Material shown:
File: src/rtl/trk_pkg.sv
package trk_pkg;
  typedef enum logic [1:0] {
    QUAD_UNDER = 2'b00,
    QUAD_IN    = 2'b01,
    QUAD_OVER  = 2'b10,
    QUAD_BAD   = 2'b11
  } quad_e;

  function automatic int min_gap(input int clk_khz, input int rate_lsb_ms);
    int g;
    g = clk_khz / rate_lsb_ms;
    return (g < 1) ? 1 : g;
  endfunction
endpackage

File: src/rtl/trk_rate_guard.sv
module trk_rate_guard #(
  parameter int GAP_FAST = 41,
  parameter int GAP_SLOW = 125
) (
  input  logic clk_i,
  input  logic rst_ni,
  input  logic pulse_i,
  input  logic mode_i,
  output logic overspeed_o
);
  localparam int GAP_SAT = (GAP_SLOW > GAP_FAST) ? GAP_SLOW : GAP_FAST;
  localparam int GAP_W   = $clog2(GAP_SAT + 1);

  logic [GAP_W-1:0] gap_q;
  logic [GAP_W-1:0] min_gap;
  logic             over_q;

  assign min_gap = mode_i ? GAP_W'(GAP_SLOW) : GAP_W'(GAP_FAST);

  // gap_q = cycles since last pulse, saturating; reset to saturated so first pulse is legal
  always_ff @(posedge clk_i or negedge rst_ni) begin
    if (!rst_ni) begin
      gap_q  <= GAP_W'(GAP_SAT);
      over_q <= 1'b0;
    end else if (pulse_i) begin
      gap_q  <= GAP_W'(1);
      over_q <= (gap_q < min_gap);
    end else if (gap_q != GAP_W'(GAP_SAT)) begin
      gap_q  <= gap_q + GAP_W'(1);
    end
  end

  assign overspeed_o = over_q;

  AST_NO_FLAG_WITHOUT_PULSE: assert property (@(posedge clk_i) disable iff (!rst_ni)
    !pulse_i |=> $stable(over_q));

  AST_GAP_NONZERO: assert property (@(posedge clk_i) disable iff (!rst_ni)
    gap_q != '0);
endmodule

File: src/rtl/trk_updown.sv
module trk_updown #(
  parameter int POS_W = 15,
  parameter logic [POS_W-1:0] POS_MAX  = '1,
  parameter logic [POS_W-1:0] NULL_POS = '0
) (
  input  logic             clk_i,
  input  logic             rst_ni,
  input  logic             step_i,
  input  logic             up_i,
  input  logic             in_range_i,
  output logic [POS_W-1:0] pos_o,
  output logic             lost_o
);
  logic [POS_W-1:0] pos_q;
  logic             lost_q;
  logic             at_top, at_bot, sat_hit;

  assign at_top  = (pos_q == POS_MAX);
  assign at_bot  = (pos_q == '0);
  assign sat_hit = step_i && ((up_i && at_top) || (!up_i && at_bot));

  always_ff @(posedge clk_i or negedge rst_ni) begin
    if (!rst_ni) begin
      pos_q <= NULL_POS;
    end else if (step_i && !sat_hit) begin
      pos_q <= up_i ? pos_q + POS_W'(1) : pos_q - POS_W'(1);
    end
  end

  always_ff @(posedge clk_i or negedge rst_ni) begin
    if (!rst_ni)         lost_q <= 1'b0;
    else if (sat_hit)    lost_q <= 1'b1;
    else if (in_range_i) lost_q <= 1'b0;
  end

  assign pos_o  = pos_q;
  assign lost_o = lost_q;

  AST_STEP_UP: assert property (@(posedge clk_i) disable iff (!rst_ni)
    step_i && up_i && !at_top |=> pos_q == $past(pos_q) + POS_W'(1));

  AST_STEP_DOWN: assert property (@(posedge clk_i) disable iff (!rst_ni)
    step_i && !up_i && !at_bot |=> pos_q == $past(pos_q) - POS_W'(1));

  AST_HOLD_IDLE: assert property (@(posedge clk_i) disable iff (!rst_ni)
    !step_i |=> $stable(pos_q));

  AST_NO_OVERFLOW: assert property (@(posedge clk_i) disable iff (!rst_ni)
    pos_q <= POS_MAX);

  AST_LOST_ON_SAT: assert property (@(posedge clk_i) disable iff (!rst_ni)
    step_i && up_i && at_top |=> lost_q && $stable(pos_q));

  AST_LOST_CLEARS: assert property (@(posedge clk_i) disable iff (!rst_ni)
    lost_q && in_range_i |=> !lost_q);
endmodule

File: src/rtl/trk_decode.sv
module trk_decode
  import trk_pkg::*;
#(
  parameter int DISP_W = 13,
  parameter int POS_W  = DISP_W + 2,
  parameter logic [POS_W-1:0] NULL_POS = '0
) (
  input  logic [POS_W-1:0]  pos_i,
  output logic [DISP_W-1:0] disp_o,
  output logic              ovr_o,
  output logic              unr_o,
  output logic              null_o,
  output logic              in_range_o
);
  quad_e quad;

  assign quad       = quad_e'(pos_i[POS_W-1 -: 2]);
  assign ovr_o      = (quad == QUAD_OVER);
  assign unr_o      = (quad == QUAD_UNDER);
  assign in_range_o = (quad == QUAD_IN);
  // low bits stay valid in every quadrant
  assign disp_o     = pos_i[DISP_W-1:0];
  assign null_o     = (pos_i == NULL_POS);
endmodule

Problem to solve:
Pick each line holding the word "else" out of the data and copy it.

Result of this task:
    end else if (pulse_i) begin
    end else if (gap_q != GAP_W'(GAP_SAT)) begin
    end else if (step_i && !sat_hit) begin
    else if (sat_hit)    lost_q <= 1'b1;
    else if (in_range_i) lost_q <= 1'b0;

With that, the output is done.